His face and hers were very close together, the kissable lips an inch away.

“My dear fellow,” the woman said breathlessly. “Are you all right?”

“No,” Steven tried to say. “Damn, woman, but you’re beautiful.” The words came out a jumbled mess, in broad Highland Scots, but the journalists heard them.

“Your Grace, who is he?” “A regimental affair, is it? Or a Highland fling?” “What about the comte? And the earl?”

“Good Lord,” came the impatient voice of Steven’s angel. “Leave the poor man alone. Can’t you see he’s ill?”

“Falling down drunk is more like it,” one of the journalists said, and laughed. “Who is he? Give us a name.”

“You lot, clear off!”

The coachman had come down off the box, and flapped his hands at the journalists like a woman shooing chickens out of her garden. Steven wanted to burst out laughing. At the same time, a footman exited the house from which the woman had emerged and laid hands on Steven. Steven heard the cry of a constable coming up the street, along with the man’s heavy footsteps.

“Off with you,” the footman growled at Steven. The constable came faster, his tall helmet bobbing out of the gloom and making Steven laugh harder.

Laughter and the footman’s heavy hands made Steven slide down the woman’s body. He found the hard street beneath his knees, his face buried in her abdomen, the black bombazine of her gown smooth against his nose.

She smelled wonderful. The perfume didn’t come from a bottle. It was her—soap and the scent of fabric, warmth and woman. Steven pressed a his face to her belly, wanting to take his ease with her.

“Sir.” Her hands were on his hair. Steven snuggled in closer. If they’d been alone and without so many clothes, this would be the perfect way to finish the night.

She leaned to him, his angel, and whispered, “What on earth are you doing?”

“Loving you,” Steven said. “You deserve every bit of loving a man can give you.”

“Oh,” she said. “You are very drunk, I believe. Perhaps the nice constable will see you home.”

“No home.” His home was a tent in Africa, under huge sky, in blessed warmth. “I have no home.”

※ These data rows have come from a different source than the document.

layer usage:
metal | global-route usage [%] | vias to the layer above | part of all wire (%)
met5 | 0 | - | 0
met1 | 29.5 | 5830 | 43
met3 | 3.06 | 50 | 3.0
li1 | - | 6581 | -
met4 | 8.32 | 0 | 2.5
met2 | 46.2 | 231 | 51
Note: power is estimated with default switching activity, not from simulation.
## config.mk

```make
export PLATFORM = sky130hd
export DESIGN_NAME = ppid_out
export DESIGN_NICKNAME = d
export VERILOG_FILES = /design/src/rtl/ppid_pkg.sv /design/src/rtl/ppid_out.sv
export SDC_FILE = /design/constraint.sdc
export NUM_CORES = 1
export LEC_CHECK = 0
export BUFFER_PORTS_ARGS = -buffer_cell sky130_fd_sc_hd__clkbuf_2
export CORE_MARGIN = 2
export CORE_UTILIZATION = 40
export CTS_BUF_LIST = sky130_fd_sc_hd__clkbuf_4
export DETAILED_ROUTE_END_ITERATION = 12
export GPL_TIMING_DRIVEN = 1
export PLACE_DENSITY = 0.69
export SYNTH_ARGS = -nofsm -noshare
export SYNTH_HDL_FRONTEND = slang
export SYNTH_SLANG_ARGS = --single-unit
```

## constraint.sdc

```tcl
create_clock -name clk -period 6.6 [get_ports clk]
set_clock_uncertainty 0.05 [all_clocks]
set_input_delay 1.65 -clock clk [delete_from_list [all_inputs] [get_ports clk]]
set_output_delay 1.65 -clock clk [all_outputs]
set_load 0.03 [all_outputs]
```
--- config.mk ---
export PLATFORM = sky130hd
export DESIGN_NAME = rms_median
export DESIGN_NICKNAME = d
export VERILOG_FILES = /design/src/hdl/rms_pkg.sv /design/src/hdl/rms_median.sv
export SDC_FILE = /design/constraint.sdc
export NUM_CORES = 1
export LEC_CHECK = 0
export ABC_CLOCK_PERIOD_IN_PS = 5100
export BUFFER_PORTS_ARGS = -buffer_cell sky130_fd_sc_hd__buf_4
export CORE_ASPECT_RATIO = 2
export CORE_MARGIN = 3
export CORE_UTILIZATION = 50
export DETAILED_ROUTE_END_ITERATION = 10
export GPL_TIMING_DRIVEN = 0
export PLACE_DENSITY_LB_ADDON = 0.12
export RECOVER_POWER = 100
export SYNTH_ARGS = -nofsm -noshare
export SYNTH_HDL_FRONTEND = slang
export SYNTH_SLANG_ARGS = --single-unit
--- constraint.sdc ---
create_clock -name vclk -period 5.1
set_input_delay 0.51 -clock vclk [all_inputs]
set_output_delay 0.51 -clock vclk [all_outputs]
set_load 0.02 [all_outputs]
--- src/hdl/rms_pkg.sv ---
// ----------------------------------------------------------------------------
// rms_pkg
// Shared types and constants of the running median stream block.
// ----------------------------------------------------------------------------
package rms_pkg;

	localparam int DATA_W        = 32;
	localparam int COUNT_OUT_W   = 11;
	localparam int MAX_ITEMS_DEF = 1024;

	typedef enum logic [1:0] {
		OP_HOLD,
		OP_INSERT,
		OP_INSERT_POP,
		OP_PUSH
	} chain_op_t;

	typedef struct packed {
		chain_op_t                 op;
		logic signed [DATA_W-1:0]  value;
		logic signed [DATA_W-1:0]  push_value;
	} chain_ctrl_t;

	typedef struct packed {
		logic signed [DATA_W-1:0]  head;
		logic                      head_after;
	} chain_stat_t;

endpackage

--- src/hdl/rms_median.sv ---
// ----------------------------------------------------------------------------
// rms_median
// Forms the median from the heads of the lower and upper chains.
// ----------------------------------------------------------------------------
module rms_median (
	input  logic signed [rms_pkg::DATA_W-1:0] lower_head,
	input  logic signed [rms_pkg::DATA_W-1:0] upper_head,
	input  logic                              odd,
	output logic signed [rms_pkg::DATA_W-1:0] median
);

	logic signed [rms_pkg::DATA_W:0] sum;
	logic signed [rms_pkg::DATA_W:0] adj;

	// A negative sum is biased by one so that halving rounds toward zero.
	assign sum = {lower_head[rms_pkg::DATA_W-1], lower_head}
	           + {upper_head[rms_pkg::DATA_W-1], upper_head};
	assign adj = sum + {{rms_pkg::DATA_W{1'b0}}, sum[rms_pkg::DATA_W]};

	assign median = odd ? lower_head : adj[rms_pkg::DATA_W:1];

endmodule

== After elaboration in Yosys (flattened, before gate mapping) ==
Cells that the tools add are included.

* Bits in registers: 0
* Latch bits: 0
* Memory bits (writable): 0
* ROM bits: 0
* Input bits: 65
* Output and inout port bits: 32
* Logic and storage cells: 3
* Memories kept: 0

* Add/subtract/negate cells: 2
* Multipliers: 0
* Divide/modulo/power cells: 0
* Order comparisons: 0
* Equal/unequal tests: 0
* Shift operators: 0
* Multiplexer cells: 1
* Bitwise operators: 0
* Reduce and logical (&&, ||, !) cells: 0

{| class="wikitable"
|+ Operators by type and width
! cell !! number
|-
| adder 32 x 32 -> 33 bit || 1
|-
| adder 33 x 1 -> 33 bit || 1
|-
| 2-to-1 mux 32 bit || 1
|}

== Logic depth before layout (Yosys ltp) ==
Gate-level depths: netlist (run 1).

* Word-level depth: 3
* Depth in mapped cells: 19
* Depth with buffers taken out: 17

== Worst setup path after synthesis (run 1) ==
Ideal clock, no wire load.

* Kind: input-to-output
* Start point: input lower_head[5] (netlist bit)
* End point: output median[25] (netlist bit)
* Arrival time: 4.625 ns
* Required time: 4.590 ns
* Setup slack: -0.035 ns
* Cell stages on the path: 18
* Buffers on the path: 3
* Cell sequence: ha_1 buf_2 a21oi_1 nand2_1 o2111ai_1 a211oi_1 o21ai_0 a41o_1 clkbuf_1 and2_1 ha_1 inv_1 nor4_1 nand4_1 or4_1 clkbuf_1 or4_1 a31oi_1

* Cells in the longest elaborated chain, start to end: 3

{| class="wikitable"
|+ Ends and longest elaborated chain
! item !! line !! RTL
|-
| from (decl) || rms_median.sv:6 || <nowiki>input logic signed [rms_pkg::DATA_W-1:0] lower_head,</nowiki>
|-
| adder 32 x 32 -> 33 bit || rms_median.sv:17 || <nowiki>+ {upper_head[rms_pkg::DATA_W-1], upper_head};</nowiki>
|-
| adder 33 x 1 -> 33 bit || rms_median.sv:18 || <nowiki>assign adj = sum + {{rms_pkg::DATA_W{1'b0}}, sum[rms_pkg::DATA_W]};</nowiki>
|-
| 2-to-1 mux 32 bit || rms_median.sv:20 || <nowiki>assign median = odd ? lower_head : adj[rms_pkg::DATA_W:1];</nowiki>
|-
| to (decl) || rms_median.sv:9 || <nowiki>output logic signed [rms_pkg::DATA_W-1:0] median</nowiki>
|}

Every way passes these cells.

== Worst setup path after layout (run 1) ==
* Start point: input lower_head[5] (netlist bit)
* End point: output median[22] (netlist bit)

Same word-level chain as after synthesis.
<file path="config.mk">
export PLATFORM = sky130hd
export DESIGN_NAME = literal_type_classifier
export DESIGN_NICKNAME = d
export VERILOG_FILES = /design/src/rtl/ltc_pkg.sv /design/src/rtl/literal_type_classifier.sv
export VERILOG_INCLUDE_DIRS = /design/src /design/src/rtl
export SDC_FILE = /design/constraint.sdc
export NUM_CORES = 1
export LEC_CHECK = 0
export BUFFER_PORTS_ARGS = -buffer_cell sky130_fd_sc_hd__buf_4
export CAP_MARGIN = 40
export CORE_MARGIN = 10
export CORE_UTILIZATION = 55
export CTS_CLUSTER_DIAMETER = 60
export DETAILED_ROUTE_END_ITERATION = 16
export PLACE_DENSITY = 0.77
export SYNTH_ARGS = -nofsm -noshare
export SYNTH_HDL_FRONTEND = slang
export SYNTH_SLANG_ARGS = --single-unit
</file>
<file path="constraint.sdc">
create_clock -name clk -period 2.5 [get_ports clk]
set_input_delay 0.625 -clock clk [delete_from_list [all_inputs] [get_ports clk]]
set_output_delay 0.625 -clock clk [all_outputs]
set_load 0.05 [all_outputs]
</file>
<file path="src/rtl/assert_macros.svh">
// Assertion macros used by the RTL files.
`ifndef ASSERT_MACROS_SVH
`define ASSERT_MACROS_SVH

// Implication checked on every rising clk edge, masked while rst is high.
`define ASSERT_CLK(label, prop, msg) \
  label: assert property (@(posedge clk) disable iff (rst) prop) else $error(msg);

// Same check, with no reset mask.
`define ASSERT_ALWAYS(label, prop, msg) \
  label: assert property (@(posedge clk) prop) else $error(msg);

`endif

</file>
<file path="src/rtl/ltc_pkg.sv">
// Types, character constants and helper functions for the literal type classifier.
`timescale 1ns / 1ps

package ltc_pkg;

  typedef enum logic [3:0] {
    PH_START = 4'd0,
    PH_SIGN  = 4'd1,
    PH_INT   = 4'd2,
    PH_DOT   = 4'd3,
    PH_FRAC  = 4'd4,
    PH_FLT   = 4'd5,
    PH_DEAD  = 4'd6
  } scan_phase_t;

  typedef enum logic [2:0] {
    TY_UNKNOWN = 3'd0,
    TY_CHAR    = 3'd1,
    TY_INT     = 3'd2,
    TY_FLOAT   = 3'd3,
    TY_DOUBLE  = 3'd4
  } lit_type_t;

  localparam logic [7:0] CH_MINUS = 8'h2D;  // '-'
  localparam logic [7:0] CH_PLUS  = 8'h2B;  // '+'
  localparam logic [7:0] CH_DOT   = 8'h2E;  // '.'
  localparam logic [7:0] CH_F     = 8'h66;  // 'f'
  localparam logic [7:0] CH_ZERO  = 8'h30;
  localparam logic [7:0] CH_NINE  = 8'h39;

  localparam int unsigned NUM_WORDS = 3;

  // Special words: "nan", "+inf", "-inf" (bit 0, 1, 2 of the alive mask).
  localparam logic [7:0] WORD_TEXT [NUM_WORDS][4] = '{
    '{8'h6E, 8'h61, 8'h6E, 8'h00},
    '{8'h2B, 8'h69, 8'h6E, 8'h66},
    '{8'h2D, 8'h69, 8'h6E, 8'h66}
  };
  localparam logic [2:0] WORD_LEN [NUM_WORDS] = '{3'd3, 3'd4, 3'd4};

  function automatic logic is_digit(input logic [7:0] c);
    return (c >= CH_ZERO) && (c <= CH_NINE);
  endfunction

  function automatic logic special_done(input logic [2:0] alive, input logic [2:0] pos);
    return ((pos == 3'd3) && alive[0]) || ((pos == 3'd4) && (alive[1] || alive[2]));
  endfunction

  function automatic scan_phase_t next_phase(input scan_phase_t ph, input logic [7:0] c);
    scan_phase_t nx;
    nx = PH_DEAD;
    unique case (ph) inside
      PH_START: begin
        if (is_digit(c)) nx = PH_INT;
        else if ((c == CH_PLUS) || (c == CH_MINUS)) nx = PH_SIGN;
      end
      PH_SIGN: begin
        if (is_digit(c)) nx = PH_INT;
      end
      PH_INT: begin
        if (is_digit(c)) nx = PH_INT;
        else if (c == CH_DOT) nx = PH_DOT;
      end
      PH_DOT, PH_FRAC: begin
        if (is_digit(c)) nx = PH_FRAC;
      end
      default: nx = PH_DEAD;
    endcase
    return nx;
  endfunction

endpackage

</file>
<file path="src/rtl/literal_type_classifier.sv">
// Literal type classifier: one character per word in, one type code per literal out.
`timescale 1ns / 1ps
`include "assert_macros.svh"

// A literal arrives one character per input word, its final word flagged by
// last (has_char=0 on a last word ends it without a character; has_char=0
// on a non-last word is ignored). One result word carrying literal_type
// (0 unknown, 1 char, 2 int, 3 float, 4 double) follows each last word,
// in the cycle after it is accepted. A new input word is taken every cycle:
// the recognizer state updates in a single pass of short logic, and the
// result register is the only thing that can hold the input off, so
// item_ready drops only while a result waits and result_ready is low.
// After each literal the recognizer returns to its start state.
module literal_type_classifier (
  input  logic       clk,
  input  logic       rst,
  input  logic       item_valid,
  output logic       item_ready,
  input  logic [7:0] char_code,
  input  logic       has_char,
  input  logic       last,
  output logic       result_valid,
  input  logic       result_ready,
  output logic [2:0] literal_type
);

  // Recognizer state
  ltc_pkg::scan_phase_t scan_phase, scan_phase_next;
  logic [1:0] char_count, char_count_next;
  logic [2:0] special_alive, special_alive_next;
  logic [2:0] special_pos, special_pos_next;
  logic       prior_double_ok, prior_double_ok_next;
  logic       first_is_digit, first_is_digit_next;

  // State after this word's character, before the end-of-literal reset
  ltc_pkg::scan_phase_t upd_phase;
  logic [1:0] upd_count;
  logic [2:0] upd_alive;
  logic [2:0] upd_pos;
  logic       upd_prior;
  logic       upd_first;

  ltc_pkg::lit_type_t lit_type;
  logic accept;

  assign item_ready = !result_valid || result_ready;
  assign accept     = item_valid && item_ready;

  always_comb begin
    upd_phase = scan_phase;
    upd_count = char_count;
    upd_alive = special_alive;
    upd_pos   = special_pos;
    upd_prior = prior_double_ok;
    upd_first = first_is_digit;
    if (has_char) begin
      // trailing 'f' after a complete double turns it into a float
      if ((char_code == ltc_pkg::CH_F) && prior_double_ok) begin
        upd_phase = ltc_pkg::PH_FLT;
      end else begin
        upd_phase = ltc_pkg::next_phase(scan_phase, char_code);
      end
      for (int k = 0; k < ltc_pkg::NUM_WORDS; k++) begin
        upd_alive[k] = special_alive[k] && (special_pos < ltc_pkg::WORD_LEN[k]) &&
                       (ltc_pkg::WORD_TEXT[k][special_pos[1:0]] == char_code);
      end
      upd_pos = (special_pos == 3'd7) ? special_pos : special_pos + 3'd1;
      if (char_count == 2'd0) begin
        upd_first = ltc_pkg::is_digit(char_code);
      end
      upd_count = (char_count == 2'd3) ? char_count : char_count + 2'd1;
      upd_prior = (upd_phase == ltc_pkg::PH_FRAC) ||
                  ltc_pkg::special_done(upd_alive, upd_pos);
    end
  end

  // Classification, tried in order char, int, float, double
  always_comb begin
    if (upd_count == 2'd0) begin
      lit_type = ltc_pkg::TY_UNKNOWN;
    end else if ((upd_count == 2'd1) && !upd_first) begin
      lit_type = ltc_pkg::TY_CHAR;
    end else if (upd_phase == ltc_pkg::PH_INT) begin
      lit_type = ltc_pkg::TY_INT;
    end else if (upd_phase == ltc_pkg::PH_FLT) begin
      lit_type = ltc_pkg::TY_FLOAT;
    end else if (upd_prior) begin
      lit_type = ltc_pkg::TY_DOUBLE;
    end else begin
      lit_type = ltc_pkg::TY_UNKNOWN;
    end
  end

  always_comb begin
    scan_phase_next      = scan_phase;
    char_count_next      = char_count;
    special_alive_next   = special_alive;
    special_pos_next     = special_pos;
    prior_double_ok_next = prior_double_ok;
    first_is_digit_next  = first_is_digit;
    if (accept) begin
      if (last) begin
        scan_phase_next      = ltc_pkg::PH_START;
        char_count_next      = 2'd0;
        special_alive_next   = 3'b111;
        special_pos_next     = 3'd0;
        prior_double_ok_next = 1'b0;
        first_is_digit_next  = 1'b0;
      end else begin
        scan_phase_next      = upd_phase;
        char_count_next      = upd_count;
        special_alive_next   = upd_alive;
        special_pos_next     = upd_pos;
        prior_double_ok_next = upd_prior;
        first_is_digit_next  = upd_first;
      end
    end
  end

  always_ff @(posedge clk) begin
    if (rst) begin
      scan_phase      <= ltc_pkg::PH_START;
      char_count      <= 2'd0;
      special_alive   <= 3'b111;
      special_pos     <= 3'd0;
      prior_double_ok <= 1'b0;
      first_is_digit  <= 1'b0;
    end else begin
      scan_phase      <= scan_phase_next;
      char_count      <= char_count_next;
      special_alive   <= special_alive_next;
      special_pos     <= special_pos_next;
      prior_double_ok <= prior_double_ok_next;
      first_is_digit  <= first_is_digit_next;
    end
  end

  // Result register
  always_ff @(posedge clk) begin
    if (rst) begin
      result_valid <= 1'b0;
    end else if (accept && last) begin
      result_valid <= 1'b1;
    end else if (result_ready) begin
      result_valid <= 1'b0;
    end
  end

  always_ff @(posedge clk) begin
    if (accept && last) begin
      literal_type <= lit_type;
    end
  end

  // Checks
  `ASSERT_CLK(a_end_gives_result, (accept && last) |=> result_valid,
              "literal end did not raise a result")
  `ASSERT_CLK(a_end_resets_state,
              (accept && last) |=> (scan_phase == ltc_pkg::PH_START) &&
              (char_count == 2'd0) && (special_alive == 3'b111) && (special_pos == 3'd0),
              "recognizer not back at start after literal end")
  `ASSERT_CLK(a_empty_word_holds,
              (accept && !has_char && !last) |=> $stable(scan_phase) && $stable(char_count) &&
              $stable(special_pos),
              "word without character changed recognizer state")
  `ASSERT_CLK(a_type_range, result_valid |-> (literal_type <= ltc_pkg::TY_DOUBLE),
              "result type code out of range")

endmodule
</file>
==> src/design/ertp_pkg.sv <==
// Shared types, constants and helper function of the point rotate and translate block.
package ertp_pkg;

   // Coordinate and angle formats.
   localparam int COORD_BITS      = 32;
   localparam int COORD_FRAC_BITS = 8;
   localparam int TRIG_FRAC_BITS  = 15;
   localparam int HALF_TURN_UNITS = 32768;
   localparam int QUARTER_TURN    = HALF_TURN_UNITS / 2;
   localparam int ANGLE_BITS      = $clog2(HALF_TURN_UNITS) + 1;
   localparam int HALF_TURN_SHIFT = $clog2(HALF_TURN_UNITS);
   localparam int QUAD_BITS       = ANGLE_BITS - 1;
   localparam int TRIG_BITS       = TRIG_FRAC_BITS + 2;
   localparam int SUM_BITS        = COORD_BITS + 2;

   // Internal sine arithmetic with 30 fraction bits.
   localparam int Q30          = 30;
   localparam int X_BITS       = Q30 + 1;
   localparam int X2_BITS      = Q30 + 2;
   localparam int MAGIC_BITS   = X2_BITS + 2;
   localparam int HORNER_STEPS = 8;
   localparam logic [31:0] PI_Q30 = 32'd3373259426;
   localparam logic [X_BITS-1:0] ONE_Q30 = X_BITS'(1) << Q30;

   // Division of a 32-bit value by (2n)(2n+1), n = 8 down to 1, as a multiply by a
   // rounded-up reciprocal and a right shift; exact for every 32-bit numerator.
   localparam int HORNER_SHIFT [HORNER_STEPS] = '{41, 40, 40, 39, 39, 38, 37, 35};
   localparam logic [MAGIC_BITS-1:0] HORNER_MAGIC [HORNER_STEPS] = '{
      MAGIC_BITS'((64'd1 << 41) / 64'd272 + 64'd1),
      MAGIC_BITS'((64'd1 << 40) / 64'd210 + 64'd1),
      MAGIC_BITS'((64'd1 << 40) / 64'd156 + 64'd1),
      MAGIC_BITS'((64'd1 << 39) / 64'd110 + 64'd1),
      MAGIC_BITS'((64'd1 << 39) / 64'd72 + 64'd1),
      MAGIC_BITS'((64'd1 << 38) / 64'd42 + 64'd1),
      MAGIC_BITS'((64'd1 << 37) / 64'd20 + 64'd1),
      MAGIC_BITS'((64'd1 << 35) / 64'd6 + 64'd1)
   };

   // Pipeline depths.
   localparam int SIN_LAT       = 2 + 2 * HORNER_STEPS + 2;
   localparam int ROT_LAT       = 2;
   localparam int BACK_LAT      = SIN_LAT + 3 * ROT_LAT;
   localparam int QUEUE_DEPTH   = 2;
   localparam int QPTR_BITS     = $clog2(QUEUE_DEPTH);
   localparam int QCNT_BITS     = $clog2(QUEUE_DEPTH + 1);
   localparam int MAX_INFLIGHT  = QUEUE_DEPTH + BACK_LAT + 1;
   localparam int INFLIGHT_BITS = $clog2(MAX_INFLIGHT + 1);

   typedef logic signed [COORD_BITS-1:0] coord_type;
   typedef logic signed [ANGLE_BITS-1:0] angle_type;
   typedef logic signed [TRIG_BITS-1:0]  trig_type;

   typedef struct packed {
      coord_type point_x;
      coord_type point_y;
      coord_type point_z;
      angle_type pitch_angle;
      angle_type yaw_angle;
      angle_type roll_angle;
      coord_type offset_x;
      coord_type offset_y;
      coord_type offset_z;
   } req_payload_type;

   typedef struct packed {
      coord_type result_x;
      coord_type result_y;
      coord_type result_z;
   } rsp_payload_type;

   // A sine argument folded into the first quadrant plus the sign to apply.
   typedef struct packed {
      logic                 neg;
      logic [QUAD_BITS-1:0] rr;
   } phase_type;

   typedef struct packed {
      coord_type x;
      coord_type y;
      coord_type z;
      coord_type ox;
      coord_type oy;
      coord_type oz;
   } point_type;

   typedef struct packed {
      point_type pt;
      phase_type sin_pitch;
      phase_type cos_pitch;
      phase_type sin_yaw;
      phase_type cos_yaw;
      phase_type sin_roll;
      phase_type cos_roll;
   } job_type;

   // Clamp a widened sum to the coordinate range.
   function automatic coord_type sat_coord(input logic signed [SUM_BITS-1:0] v);
      coord_type res;
      if (v[SUM_BITS-1:COORD_BITS-1] == {(SUM_BITS - COORD_BITS + 1){v[SUM_BITS-1]}}) begin
         res = v[COORD_BITS-1:0];
      end else if (v[SUM_BITS-1]) begin
         res = {1'b1, {(COORD_BITS - 1){1'b0}}};
      end else begin
         res = {1'b0, {(COORD_BITS - 1){1'b1}}};
      end
      return res;
   endfunction

endpackage
$ cat src/rtl/core/arp_pkg.sv
`timescale 1ns / 1ps
// Shared types, codes and constants for the ARM relocation patcher.
// Used by every file under rtl/core; depends on nothing.

package arp_pkg;

    localparam int KIND_W    = 8;
    localparam int SYM_W     = 24;
    localparam int WORD_W    = 32;
    localparam int ST_W      = 3;
    localparam int CFG_IDX_W = 2;
    localparam int OP_W      = 3;

    // Default depth of the queue between classification and patching.
    localparam int QUEUE_DEPTH = 2;

    // Relocation type numbers.
    localparam logic [KIND_W-1:0] KIND_NONE   = 8'd0;
    localparam logic [KIND_W-1:0] KIND_PC24   = 8'd1;
    localparam logic [KIND_W-1:0] KIND_ABS32  = 8'd2;
    localparam logic [KIND_W-1:0] KIND_CALL   = 8'd28;
    localparam logic [KIND_W-1:0] KIND_JUMP24 = 8'd29;
    localparam logic [KIND_W-1:0] KIND_V4BX   = 8'd40;
    localparam logic [KIND_W-1:0] KIND_PREL31 = 8'd42;
    localparam logic [KIND_W-1:0] KIND_MOVW   = 8'd43;
    localparam logic [KIND_W-1:0] KIND_MOVT   = 8'd44;

    // Status codes.
    localparam logic [ST_W-1:0] ST_OK      = 3'd0;
    localparam logic [ST_W-1:0] ST_BAD_SYM = 3'd1;
    localparam logic [ST_W-1:0] ST_BOUNDS  = 3'd2;
    localparam logic [ST_W-1:0] ST_RANGE   = 3'd3;
    localparam logic [ST_W-1:0] ST_UNKNOWN = 3'd4;

    // Configuration register indexes.
    localparam logic [CFG_IDX_W-1:0] REG_SYMBOL_COUNT = 2'd0;
    localparam logic [CFG_IDX_W-1:0] REG_SECTION_SIZE = 2'd1;
    localparam logic [CFG_IDX_W-1:0] REG_SECTION_BASE = 2'd2;

    typedef logic [OP_W-1:0] op_t;

    // Operation classes decided by the front end.
    localparam op_t OP_NONE   = 3'd0;
    localparam op_t OP_ABS32  = 3'd1;
    localparam op_t OP_BRANCH = 3'd2;
    localparam op_t OP_V4BX   = 3'd3;
    localparam op_t OP_PREL31 = 3'd4;
    localparam op_t OP_MOVW   = 3'd5;
    localparam op_t OP_MOVT   = 3'd6;

    localparam logic [WORD_W-1:0] V4BX_KEEP  = 32'hf000000f;
    localparam logic [WORD_W-1:0] V4BX_SET   = 32'h01a0f000;
    localparam logic [WORD_W-1:0] MOV_KEEP   = 32'hfff0f000;
    localparam logic [WORD_W-1:0] WORD_BYTES = 32'd4;

    // One classified relocation waiting to be patched.
    typedef struct packed {
        op_t               op;
        logic [ST_W-1:0]   status;
        logic [WORD_W-1:0] symbol_value;
        logic [WORD_W-1:0] place_address;
        logic [WORD_W-1:0] original_word;
    } entry_t;

endpackage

“Dear me, that’s sad. Do you need money? Perhaps a meal?”

Steven’s laughter returned. She thought him a homeless, helpless sot, and maybe he was.

The journalists surged forward. More people seemed to be on the street, and someone threw a stone. “Tart!” a woman yelled. “Be off with ye.”

The coachman growled. He flung open the door of the coach and more or less hoisted the woman inside. Steven grabbed the door as it swung shut, hanging on to it to keep him upright. The coachman started to wrench him away, but the journalists pushed in, as did the sudden crowd. London loved a riot—best way to keep warm in the winter, Steven mused—any excuse to begin one.

“Miles, let him in. He’ll get trampled.”

Steven heard her voice, felt himself be hauled up under the arms by a man of amazing strength, and then he met the floor of the carriage. The door slammed, bumping Steven’s booted foot. After a moment, the carriage jerked forward, and things splattered against it—the denizens making good use of the handy horse apples in the street.

The angel seemed to be speaking to him. Steven heard her clear voice but no words. He laid his head on her skirt, blissfully warm, and drifted off to sleep.

***

When Steven cracked open his eyes, it was daylight; at least as much daylight that could filter through the narrow, dirty window on a London winter day.

The narrow window went with the narrow room, wide enough only for a single bed and a corner washstand. That was all. No curtain or blind, no bureau, no cheerful fire, only a brick chimney that went up through the room and gave off a modicum of heat.

Where the hell was he? The last thing Steven remembered was a card game . . .

No, a cold London street, someone throwing things . . .

Green eyes, red lips curving into a little smile, and a scent like roses. Deep red roses, heady and intense.

Had Steven dreamed her? If so, he wanted to go back to sleep.

But the cold, Steven’s pounding head, and details of the night were knocking for attention. He should climb out of bed, dress, and face his problems like a Scotsman and a soldier.

The bed was warm, and raising his head hurt like hell. Steven laid it back down.

He must have slept again, because when he opened his eyes again, the room was brighter. The door swung open, and in came his angel with a wooden tray heaped with crockery.

“Good morning,” she said brightly. “Would you like some tea?”

Chapter Two

The unknown man stared at her over the bedcovers with bloodshot, sunken eyes, and a face covered with stubble. Rose reminded herself he was a pathetic creature, a war veteran, likely in need of charity.

The former soldiers she’d seen eking out a living on the streets weren’t nearly as handsome as this one, though. Winter sunlight burnished his short hair golden, his whiskers too. His hard face was the bronze color of someone who’d spent time in a climate hotter than England’s. Rose had thought him older on the street, but she could see now that he was a fairly young man, battered and suntanned from his profession.

The man’s eyes, other than being bloodshot, were a profound gray. He pinned her with that gray gaze as though she were an enemy soldier, not a kind young woman come to bring him breakfast.